## WORK ITEM
Once you reach the line containing "synthSimpleGateAreaFrac: 0.149" in the entries below, write out that line and each one after it down to the line containing "drtPass1Iterations: 4", exactly and with nothing added.

╭─ DATASET CONTENT

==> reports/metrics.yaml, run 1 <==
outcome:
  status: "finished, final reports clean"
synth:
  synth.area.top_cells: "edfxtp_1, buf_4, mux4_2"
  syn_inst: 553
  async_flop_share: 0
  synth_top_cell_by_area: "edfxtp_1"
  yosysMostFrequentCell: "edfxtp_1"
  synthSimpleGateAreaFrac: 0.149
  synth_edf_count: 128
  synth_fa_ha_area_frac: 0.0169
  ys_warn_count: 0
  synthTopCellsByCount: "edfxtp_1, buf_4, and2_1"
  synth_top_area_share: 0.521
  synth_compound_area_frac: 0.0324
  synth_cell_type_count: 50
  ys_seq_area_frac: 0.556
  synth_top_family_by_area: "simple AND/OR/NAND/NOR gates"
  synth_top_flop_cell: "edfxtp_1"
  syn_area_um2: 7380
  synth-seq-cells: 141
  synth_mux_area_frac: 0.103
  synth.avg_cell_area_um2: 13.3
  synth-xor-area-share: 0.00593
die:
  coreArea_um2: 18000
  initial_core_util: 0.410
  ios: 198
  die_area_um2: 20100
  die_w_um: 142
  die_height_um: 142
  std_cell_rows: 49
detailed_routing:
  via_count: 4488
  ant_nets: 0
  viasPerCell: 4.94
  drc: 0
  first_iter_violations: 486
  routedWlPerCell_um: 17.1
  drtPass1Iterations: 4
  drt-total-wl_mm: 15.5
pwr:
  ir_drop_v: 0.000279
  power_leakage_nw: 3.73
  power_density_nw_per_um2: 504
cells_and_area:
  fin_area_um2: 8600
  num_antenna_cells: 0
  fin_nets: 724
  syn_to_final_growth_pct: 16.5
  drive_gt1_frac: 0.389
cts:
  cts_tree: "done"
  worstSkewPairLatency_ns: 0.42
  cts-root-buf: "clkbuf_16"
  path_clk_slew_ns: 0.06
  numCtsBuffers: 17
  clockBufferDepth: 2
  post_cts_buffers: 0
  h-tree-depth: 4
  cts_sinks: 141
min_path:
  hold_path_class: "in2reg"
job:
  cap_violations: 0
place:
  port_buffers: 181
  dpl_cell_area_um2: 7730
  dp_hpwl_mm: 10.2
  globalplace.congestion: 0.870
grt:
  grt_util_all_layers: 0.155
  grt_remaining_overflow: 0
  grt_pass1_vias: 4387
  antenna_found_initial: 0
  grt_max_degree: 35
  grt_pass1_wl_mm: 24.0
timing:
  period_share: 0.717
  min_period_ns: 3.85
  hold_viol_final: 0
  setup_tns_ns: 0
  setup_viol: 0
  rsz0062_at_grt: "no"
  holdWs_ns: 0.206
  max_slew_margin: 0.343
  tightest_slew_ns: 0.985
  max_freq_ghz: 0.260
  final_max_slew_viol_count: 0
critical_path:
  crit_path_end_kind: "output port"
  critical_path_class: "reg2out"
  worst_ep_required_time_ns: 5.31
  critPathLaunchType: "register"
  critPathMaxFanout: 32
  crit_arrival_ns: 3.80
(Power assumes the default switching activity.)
`config.mk`:
```
export PLATFORM = sky130hd
export DESIGN_NAME = regfile_wb_flat
export DESIGN_NICKNAME = d
export VERILOG_FILES = /design/src/rtl/regfile_wb_if.sv /design/src/rtl/regfile_wb.sv /design/src/flat_wrapper.sv
export SDC_FILE = /design/constraint.sdc
export NUM_CORES = 2
export LEC_CHECK = 0
export ABC_AREA = 1
export CELL_PAD_IN_SITES_DETAIL_PLACEMENT = 1
export CELL_PAD_IN_SITES_GLOBAL_PLACEMENT = 2
export CORE_MARGIN = 10
export CORE_UTILIZATION = 35
export CTS_BUF_LIST = sky130_fd_sc_hd__clkbuf_16
export CTS_CLUSTER_SIZE = 40
export DETAILED_ROUTE_END_ITERATION = 10
export GPL_TIMING_DRIVEN = 0
export PLACE_DENSITY_LB_ADDON = 0.1
export REMOVE_ABC_BUFFERS = 1
export SLEW_MARGIN = 20
export SYNTH_ARGS = -nofsm -noshare
export SYNTH_HDL_FRONTEND = slang
export SYNTH_SLANG_ARGS = --single-unit
```
`constraint.sdc`:
```
create_clock -name clk -period 2.87 [get_ports clk]
set_input_delay 0.574 -clock clk [delete_from_list [all_inputs] [get_ports clk]]
set_output_delay 0.574 -clock clk [all_outputs]
set_load 0.02 [all_outputs]
```
`src/rtl/regfile_wb_if.sv`:
```
// Decoder/datapath-facing bus of the register file: operand addresses, write-back
// controls and data in; operand reads and write-back observability out.
interface regfile_wb_if #(
  parameter int DATA_W = 32
);
  logic [4:0]        rs;
  logic [4:0]        rt;
  logic [4:0]        rd;
  logic              regdest;
  logic              memtoreg;
  logic              regwrite;
  logic [DATA_W-1:0] alu_result;
  logic [DATA_W-1:0] mem_rdata;
  logic [DATA_W-1:0] rdata1;
  logic [DATA_W-1:0] rdata2;
  logic [4:0]        wb_addr;
  logic [DATA_W-1:0] wb_data;
  logic              wb_commit;

  // Datapath side: drives decoder fields and results, consumes operands.
  modport master (
    output rs, rt, rd, regdest, memtoreg, regwrite, alu_result, mem_rdata,
    input  rdata1, rdata2, wb_addr, wb_data, wb_commit
  );

  // Register file side.
  modport slave (
    input  rs, rt, rd, regdest, memtoreg, regwrite, alu_result, mem_rdata,
    output rdata1, rdata2, wb_addr, wb_data, wb_commit
  );
endinterface

```
`src/rtl/regfile_wb.sv`:
```
// MIPS-lite architectural register file with write-back destination/data selection.
// Two combinational read ports, one write port committed on the rising clock edge.
module regfile_wb #(
  parameter int DATA_W = 32,
  parameter int NREG   = 32
) (
  input logic         clk,
  input logic         rst_n,
  regfile_wb_if.slave bus
);
  localparam int AW = 5;

  logic [AW-1:0]     wb_addr;
  logic [DATA_W-1:0] wb_data;
  logic              wr_en;
  logic              commit;
  logic [DATA_W-1:0] regs [NREG];

  assign wb_addr = bus.regdest  ? bus.rd        : bus.rt;
  assign wb_data = bus.memtoreg ? bus.mem_rdata : bus.alu_result;

  // regwrite gates everything, so unknown select inputs cannot reach the storage enables.
  assign wr_en = bus.regwrite && (wb_addr != '0);

  generate
    for (genvar gi = 0; gi < NREG; gi++) begin : g_reg
      if (gi == 0) begin : g_zero
        assign regs[gi] = '0;
      end else begin : g_store
        logic [DATA_W-1:0] value;

        always_ff @(posedge clk or negedge rst_n) begin
          if (!rst_n) begin
            value <= '0;
          end else if (wr_en && (wb_addr == AW'(gi))) begin
            value <= wb_data;
          end
        end

        assign regs[gi] = value;
      end
    end
  endgenerate

  always_ff @(posedge clk or negedge rst_n) begin
    if (!rst_n) begin
      commit <= 1'b0;
    end else begin
      commit <= wr_en;
    end
  end

  // No write-through bypass: reads see the old value until the edge.
  assign bus.rdata1    = regs[bus.rs];
  assign bus.rdata2    = regs[bus.rt];
  assign bus.wb_addr   = wb_addr;
  assign bus.wb_data   = wb_data;
  assign bus.wb_commit = commit;
endmodule

```
`src/flat_wrapper.sv`:
```
// flat-port wrapper written by rule: the top's interface ports become plain ports
module regfile_wb_flat 
#(
  parameter int DATA_W = 32,
  parameter int NREG   = 32
)
  (clk, rst_n, bus_rs, bus_rt, bus_rd, bus_regdest, bus_memtoreg, bus_regwrite, bus_alu_result, bus_mem_rdata, bus_rdata1, bus_rdata2, bus_wb_addr, bus_wb_data, bus_wb_commit);
  regfile_wb_if #(.DATA_W(DATA_W)) bus_i ();
  input logic clk;
  input logic rst_n;
  input wire logic [$bits(bus_i.rs)-1:0] bus_rs;
  input wire logic [$bits(bus_i.rt)-1:0] bus_rt;
  input wire logic [$bits(bus_i.rd)-1:0] bus_rd;
  input wire logic [$bits(bus_i.regdest)-1:0] bus_regdest;
  input wire logic [$bits(bus_i.memtoreg)-1:0] bus_memtoreg;
  input wire logic [$bits(bus_i.regwrite)-1:0] bus_regwrite;
  input wire logic [$bits(bus_i.alu_result)-1:0] bus_alu_result;
  input wire logic [$bits(bus_i.mem_rdata)-1:0] bus_mem_rdata;
  output wire logic [$bits(bus_i.rdata1)-1:0] bus_rdata1;
  output wire logic [$bits(bus_i.rdata2)-1:0] bus_rdata2;
  output wire logic [$bits(bus_i.wb_addr)-1:0] bus_wb_addr;
  output wire logic [$bits(bus_i.wb_data)-1:0] bus_wb_data;
  output wire logic [$bits(bus_i.wb_commit)-1:0] bus_wb_commit;
  assign bus_i.rs = bus_rs;
  assign bus_i.rt = bus_rt;
  assign bus_i.rd = bus_rd;
  assign bus_i.regdest = bus_regdest;
  assign bus_i.memtoreg = bus_memtoreg;
  assign bus_i.regwrite = bus_regwrite;
  assign bus_i.alu_result = bus_alu_result;
  assign bus_i.mem_rdata = bus_mem_rdata;
  assign bus_rdata1 = bus_i.rdata1;
  assign bus_rdata2 = bus_i.rdata2;
  assign bus_wb_addr = bus_i.wb_addr;
  assign bus_wb_data = bus_i.wb_data;
  assign bus_wb_commit = bus_i.wb_commit;
  regfile_wb #(.DATA_W(DATA_W), .NREG(NREG)) u_core (.clk(clk), .rst_n(rst_n), .bus(bus_i));
endmodule
```
==> out/results.md <==
| Result | Reported | Unit |
| --- | --- | --- |
| Required time reported for the critical path endpoint | 2.30 | ns |
| Detailed Route Iter0 Violations | 7230 | - |
| Violations in the final reports | setup timing | - |
| Final estimated routing congestion in global placement | 0.7806 | - |
| Max Cap Viol | 0 | - |
| Cell area after layout | 76690 | um^2 |
| Top flip-flop cell by instance count after synthesis | sky130_fd_sc_hd__dfrtp_1 | - |
| Remaining global-route overflow | 0 | - |
| Die X | 428.3 | um |
| IO Port Bufs | 185 | - |
| Number of clock sinks | 993 | - |
| Setup repair after global routing missed its margin | yes | - |
| Total detailed-routing wirelength | 337600 | um |
| Total global routing track utilization | 34.18 | % |
| Placed cell areas | 63930 | um^2 |
| Final cycle utilization of the critical path | 111.8 | % |
| Fin. max-slew vios | 0 | - |
| Count of endpoints failing hold in the final timing report | 0 | - |
| Data arrival time of the worst path | 2.63 | ns |
| Number of H-tree levels | 4 | - |
| Total placed cells including tap cells | 10640 | - |
| GR Util met1 | 44.20 | % |
| Share of flip-flops with an asynchronous set or reset | 100.0 | % |
| Share of the yosys chip area belonging to registers | 42.59 | % |
| TritonCTS clock tree | built | - |
| Number of CTS-inserted buffers | 133 | - |
| Largest fanout of any net on the critical path | 7 | - |
| HPWL Detailed | 167200 | um |
| Row count | 149 | - |
| Setup skew after layout | 0 | ns |
| Clk Latency, worst-skew pair | 0.76 | ns |
| Final setup violation count | 168 | - |
| Post-synthesis instance total | 8833 | - |
| Synth Register Bits | 993 | - |
| Initial antenna violation count | 15 | - |
| Worst-Margin Slew | 0.9720 | ns |
| Power, Total | 0.05133 | W |
| Worst slack after detailed placement | -2.918 | ns |
| Startpoint class of the critical path | input pin | - |
| Library cell with the highest instance count after synthesis | sky130_fd_sc_hd__nand2_1 | - |
| Vias per cell | 5.843 | - |
| Busiest layer in global routing | met2 | - |
| Met2 GRT Util | 54.87 | % |
| FMAX | 0.3117 | GHz |
| Floorplan core area | 165400 | um^2 |
| # DRC | 0 | - |
| YS warnings | 0 | - |
| Total number of nets in the final design | 8929 | - |
| Count of antenna-violating nets left after detailed routing | 0 | - |
| Share of cells above drive strength 1 | 14.72 | % |
| Syn Area/Cell | 6.605 | um^2 |
| Count of boundary I/O pins | 186 | - |
| Power Density | 669.3 | nW/um^2 |
| Post-synth top area cell | sky130_fd_sc_hd__dfrtp_1 | - |
| Chip height | 428.3 | um |
| Post-synthesis instance area | 58340 | um^2 |
| Area of the die | 183400 | um^2 |
| Cell types occupying the most area after synthesis | sky130_fd_sc_hd__dfrtp_1, sky130_fd_sc_hd__nand2_1, sky130_fd_sc_hd__nand3_1, sky130_fd_sc_hd__inv_1, sky130_fd_sc_hd__o21ai_0 | - |
| Maximum clock insertion buffer count | 3 | - |
| Maximum number of pins on one net before global-route repair | 135 | - |
| Nature of the critical path endpoint | output port | - |
| GR Layer Usage met3 | 5.612 | % |
| Top cells by instance count after synthesis | sky130_fd_sc_hd__nand2_1, sky130_fd_sc_hd__nand3_1, sky130_fd_sc_hd__dfrtp_1, sky130_fd_sc_hd__inv_1, sky130_fd_sc_hd__o21ai_0 | - |
| Result of the run | complete, but fails checks | - |
| Share of the synthesized area in the top cell type | 42.59 | % |
| IR Drop Worst-Case VDD | 0.6238 | mV |
| Detailed-routing iteration count for the pre-antenna-repair pass | 6 | - |
| Library cells used by synthesis | 24 | - |
| Vias in the first global route | 65400 | - |
| Worst min-delay path category | input pin to asynchronous set/reset pin | - |
| Final critical-path required period | 3.208 | ns |
| Minimum setup slack in the final design | -0.3383 | ns |
| Wire length of the first global-routing pass | 466700 | um |
| Fill cells | 20040 | - |
| Number of non-filler instances in the completed layout | 11140 | - |
| Root Driver | sky130_fd_sc_hd__clkbuf_16 | - |
| Worst hold margin | 0.3414 | ns |
| Worst-case headroom to the max-slew limit | 35.04 | % |
| Wirelength per Cell | 30.31 | um |
| Count of flip-flops with a built-in enable after synthesis | 0 | - |
| Area Overhead vs Synth | 31.45 | % |
| Via count | 65080 | - |
| Cell leakage power | 38.03 | nW |
| Path type of the worst setup path | input pin to output port | - |
| Effective utilization at floorplan | 35.28 | % |
| Clock-pin transition on the worst setup and hold timing paths | 0.06 | ns |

╰─

## EXERCISE ANSWER
  synthSimpleGateAreaFrac: 0.149
  synth_edf_count: 128
  synth_fa_ha_area_frac: 0.0169
  ys_warn_count: 0
  synthTopCellsByCount: "edfxtp_1, buf_4, and2_1"
  synth_top_area_share: 0.521
  synth_compound_area_frac: 0.0324
  synth_cell_type_count: 50
  ys_seq_area_frac: 0.556
  synth_top_family_by_area: "simple AND/OR/NAND/NOR gates"
  synth_top_flop_cell: "edfxtp_1"
  syn_area_um2: 7380
  synth-seq-cells: 141
  synth_mux_area_frac: 0.103
  synth.avg_cell_area_um2: 13.3
  synth-xor-area-share: 0.00593
die:
  coreArea_um2: 18000
  initial_core_util: 0.410
  ios: 198
  die_area_um2: 20100
  die_w_um: 142
  die_height_um: 142
  std_cell_rows: 49
detailed_routing:
  via_count: 4488
  ant_nets: 0
  viasPerCell: 4.94
  drc: 0
  first_iter_violations: 486
  routedWlPerCell_um: 17.1
  drtPass1Iterations: 4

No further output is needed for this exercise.